机构地区:[1]南华大学,湖南衡阳421001 [2]军事医学研究院军事认知与脑科学研究所,北京100850 [3]中国科学院自动化研究所,北京100190

出  处:《火力与指挥控制》2023年第6期19-27,共9页Fire Control & Command Control

基  金:国家自然科学基金面上项目(61972394);科技创新2030—“新一代人工智能”重大基金资助项目(2020AAA0105802)。

摘  要:热红外成像会随场景各个部分的温度变化产生灰度波动,小型无人机目标在建筑等大型背景中穿梭时易受干扰造成目标区域和背景区域之间对比度反转,导致现有的跟踪方法失效。针对该问题,提出一种双分支目标跟踪框架,利用不同分支分别提取原始红外图像及反转红外图像特征,在搜索图像中分别对原始图像与反转图像中的目标模板进行匹配。此外,提出一种互相关特征融合方法,将两个分支的特征进行融合,增强目标区域特征以获得更精准的目标框回归。在ICCV2021 Anti-UAV数据集上进行实验,该算法基于边界框重叠率阈值(0.5)和中心点位置误差阈值(20像素)的跟踪成功率和精确率分别为78.39%和80.07%,比基准算法分别提升5.84%和4.52%,高于TransT、SiamRPN++、SiamMask等算法。结果表明双分支能够有效提升红外目标跟踪的性能。

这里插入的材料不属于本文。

==> src/rtl/memcfg_cycle_qual.sv <==
module memcfg_cycle_qual (
  input  logic mreq_n,
  input  logic rfsh_n,
  input  logic m1_n,
  output logic mem_cyc,
  output logic rfsh_smp
);
  // Ordinary memory access: request active, refresh idle.
  assign mem_cyc  = !mreq_n && rfsh_n;
  // Refresh address valid: request and refresh active, fetch marker idle.
  assign rfsh_smp = !mreq_n && !rfsh_n && m1_n;
endmodule

==> src/rtl/memcfg_state.sv <==
module memcfg_state (
  input  logic clk,
  input  logic por_n,
  input  logic smp,
  input  logic hold,
  input  logic a_bit,
  input  logic mode_bit,
  output logic boot_q,
  output logic cpm_q
);
  logic take;
  assign take = smp && !hold;

  always_ff @(posedge clk or negedge por_n) begin
    if (!por_n) begin
      boot_q <= 1'b1;
      cpm_q  <= 1'b1;
    end else if (take) begin
      boot_q <= a_bit;
      cpm_q  <= mode_bit;
    end
  end
endmodule

==> src/rtl/memcfg_decode.sv <==
module memcfg_decode
  import memcfg_pkg::*;
#(
  parameter int TOP_W = 3
) (
  input  map_e             cur_map,
  input  logic [TOP_W-1:0] addr_top,
  input  logic             mem_cyc,
  input  logic             wr_n,
  output sel_t             sel,
  output logic             ro_blk
);
  localparam int QUAD_HI = TOP_W - 1;
  localparam int QUAD_LO = TOP_W - 2;
  localparam int HALF_B  = TOP_W - 3;

  logic [1:0] quad;
  logic       half;
  assign quad = addr_top[QUAD_HI:QUAD_LO];
  assign half = addr_top[HALF_B];

  always_comb begin
    sel    = SEL_NONE;
    ro_blk = 1'b0;
    if (mem_cyc) begin
      sel    = decode(cur_map, quad, half);
      ro_blk = ro_hit(cur_map, quad, !wr_n);
    end
  end
endmodule
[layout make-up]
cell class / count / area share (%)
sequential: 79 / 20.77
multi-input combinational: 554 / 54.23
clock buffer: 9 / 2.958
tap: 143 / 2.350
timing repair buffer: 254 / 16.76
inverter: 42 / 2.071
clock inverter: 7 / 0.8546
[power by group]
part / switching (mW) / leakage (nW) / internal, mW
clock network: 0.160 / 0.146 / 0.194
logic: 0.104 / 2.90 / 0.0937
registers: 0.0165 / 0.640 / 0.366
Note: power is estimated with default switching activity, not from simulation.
File: config.mk
export PLATFORM = sky130hd
export DESIGN_NAME = bus_access_seq
export DESIGN_NICKNAME = d
export VERILOG_FILES = /design/src/rtl/bas_pkg.sv /design/src/rtl/bas_region_dec.sv /design/src/rtl/bas_classify.sv /design/src/rtl/bas_bus_fsm.sv /design/src/rtl/bus_access_seq.sv
export SDC_FILE = /design/constraint.sdc
export NUM_CORES = 1
export LEC_CHECK = 0
export ABC_AREA = 1
export BUFFER_PORTS_ARGS = -buffer_cell sky130_fd_sc_hd__buf_2
export CELL_PAD_IN_SITES_DETAIL_PLACEMENT = 2
export CELL_PAD_IN_SITES_GLOBAL_PLACEMENT = 2
export CORE_MARGIN = 4
export CORE_UTILIZATION = 22
export DETAILED_ROUTE_END_ITERATION = 12
export PLACE_DENSITY_LB_ADDON = 0.1
export SYNTH_ARGS = -nofsm -noshare
export SYNTH_HDL_FRONTEND = slang
export SYNTH_SLANG_ARGS = --single-unit
File: constraint.sdc
create_clock -name clk -period 2.35 [get_ports clk]
set_input_delay 0.1175 -clock clk [delete_from_list [all_inputs] [get_ports clk]]
set_output_delay 0.1175 -clock clk [all_outputs]
set_load 0.1 [all_outputs]
File: src/rtl/bas_pkg.sv
package bas_pkg;

    localparam int ADDR_W      = 32;
    localparam int DATA_W      = 128;
    localparam int WDATA_W     = 64;
    localparam int ASI_W       = 8;
    localparam int LINE_BYTES  = 32;
    localparam int BEAT_BYTES  = DATA_W / 8;
    localparam int FILL_BEATS  = LINE_BYTES / BEAT_BYTES;
    localparam int WORD_BYTES  = 4;
    localparam int FETCH_BEATS = 4;
    localparam int BEAT_W      = $clog2(FETCH_BEATS + 1);
    localparam int STRIDE_W    = $clog2(BEAT_BYTES) + 1;
    localparam int N_CREG      = 2;

    localparam logic [ASI_W-1:0] BYPASS_ASI = 8'h1C;

    // region i is cacheable when (addr & mask_i) == match_i
    localparam logic [N_CREG*ADDR_W-1:0] CREG_MASK  = {32'hF000_0000, 32'h8000_0000};
    localparam logic [N_CREG*ADDR_W-1:0] CREG_MATCH = {32'hC000_0000, 32'h0000_0000};

    localparam logic [1:0] OP_FETCH = 2'd0;
    localparam logic [1:0] OP_LOAD  = 2'd1;
    localparam logic [1:0] OP_STORE = 2'd2;

    localparam logic [1:0] HT_IDLE   = 2'b00;
    localparam logic [1:0] HT_NONSEQ = 2'b10;
    localparam logic [1:0] HT_SEQ    = 2'b11;

    localparam logic [2:0] HB_SINGLE = 3'b000;
    localparam logic [2:0] HB_INCR   = 3'b001;
    localparam logic [2:0] HB_INCR4  = 3'b011;

    localparam logic [2:0] HS_WORD = 3'd2;
    localparam logic [2:0] HS_LINE = 3'($clog2(BEAT_BYTES));

    typedef enum logic [1:0] {ACT_BUS, ACT_HIT, ACT_ERR} act_e;

    typedef enum logic [1:0] {ST_IDLE, ST_XFER, ST_DONE, ST_FAULT} st_e;

    typedef struct packed {
        act_e                act;
        logic                write;
        logic [BEAT_W-1:0]   beats_m1;
        logic [ADDR_W-1:0]   base;
        logic [2:0]          hsize;
        logic [2:0]          hburst;
        logic [STRIDE_W-1:0] stride;
    } plan_t;

endpackage
--- src/rtl/hbi_rst_sync.sv ---
`timescale 1ns/1ps
module hbi_rst_sync (
  input  logic clk,
  input  logic rst_n,
  output logic rst_sync_n
);
  logic [1:0] rst_pipe_q;

  always_ff @(posedge clk or negedge rst_n) begin
    if (!rst_n) rst_pipe_q <= 2'b00;
    else        rst_pipe_q <= {rst_pipe_q[0], 1'b1};
  end

  assign rst_sync_n = rst_pipe_q[1];
endmodule

--- src/rtl/hbi_sync.sv ---
`timescale 1ns/1ps
module hbi_sync #(
  parameter int W      = 6,
  parameter int STAGES = 2
) (
  input  logic         clk,
  input  logic         rst_n,
  input  logic [W-1:0] d,
  output logic [W-1:0] q
);
  logic [STAGES-1:0][W-1:0] chain_q;

  always_ff @(posedge clk or negedge rst_n) begin
    if (!rst_n) begin
      chain_q <= '0;
    end else begin
      chain_q[0] <= d;
      for (int i = 1; i < STAGES; i++) chain_q[i] <= chain_q[i-1];
    end
  end

  assign q = chain_q[STAGES-1];
endmodule

--- src/rtl/hbi_edge.sv ---
`timescale 1ns/1ps
module hbi_edge #(
  parameter int W = 6
) (
  input  logic         clk,
  input  logic         rst_n,
  input  logic [W-1:0] lvl,
  output logic [W-1:0] rise,
  output logic [W-1:0] fall
);
  logic [W-1:0] prev_q;

  always_ff @(posedge clk or negedge rst_n) begin
    if (!rst_n) prev_q <= '0;
    else        prev_q <= lvl;
  end

  for (genvar g = 0; g < W; g++) begin : g_bit
    assign rise[g] =  lvl[g] & ~prev_q[g];
    assign fall[g] = ~lvl[g] &  prev_q[g];
  end
endmodule

--- src/rtl/hbi_decode.sv ---
`timescale 1ns/1ps
module hbi_decode
  import hbi_pkg::*;
(
  input  pins_t lvl,
  input  pins_t rise,
  input  pins_t fall,
  input  logic  warm,
  output logic  wr_fire,
  output logic  rd_fire,
  output logic  rd_window,
  output logic  ale_fire
);
  logic acc_ok;
  logic wr_raw;
  logic rd_raw;
  logic win_raw;

  always_comb begin
    acc_ok = ~lvl.sel_n & lvl.lock_n & warm;
    unique case (bus_style_e'(lvl.style))
      STYLE_STROBE_DIR: begin
        wr_raw  = fall.strb & ~lvl.dir;
        rd_raw  = rise.strb &  lvl.dir;
        win_raw = lvl.strb  &  lvl.dir;
      end
      default: begin
        wr_raw  = rise.dir;
        rd_raw  = fall.strb;
        win_raw = ~lvl.strb;
      end
    endcase
    wr_fire   = acc_ok & wr_raw;
    rd_fire   = acc_ok & rd_raw  & ~wr_raw;
    rd_window = acc_ok & win_raw & ~wr_raw;
    ale_fire  = fall.ale & lvl.lock_n & warm;
  end
endmodule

Thermal infrared imaging has the effect of gray-scale value fluctuation due to the temperature changes of different parts in a scenario.The imaging for small UAV targets is easily disturbed when they shuttle between different surrounding regions in the large background such as buildings,resulting in target contrast inversion,the existing tracking methods are invalid.To tackle this problem,a dual-branch target tracking framework is proposed,which extracts the features of the original infrared images and inverted infrared images respectively with different branches,and matches the target templates in the original images and inverted images respectively during searching images.In addition,a cross-correlation feature fusion method is proposed,which fuses the features of the two branches to enhance the features of the target area so as to obtain more accurate bounding box regression.The experiment is carried out on the ICCV2021 Anti-UAV dataset,it has achieved tracking success rate of 78.39%and precision of 80.07%respectively when the algorithm is based on bounding box overlap threshold of 0.5 and central point location error threshold(20 pixels),which are 5.84%and 4.52%respectively higher than the benchmark algorithm and are also higher than that of other algorithms such as TransT,SiamRPN++,SiamMask and so on.The results have shown dual-branch can effectively improve the performance of infrared target tracking.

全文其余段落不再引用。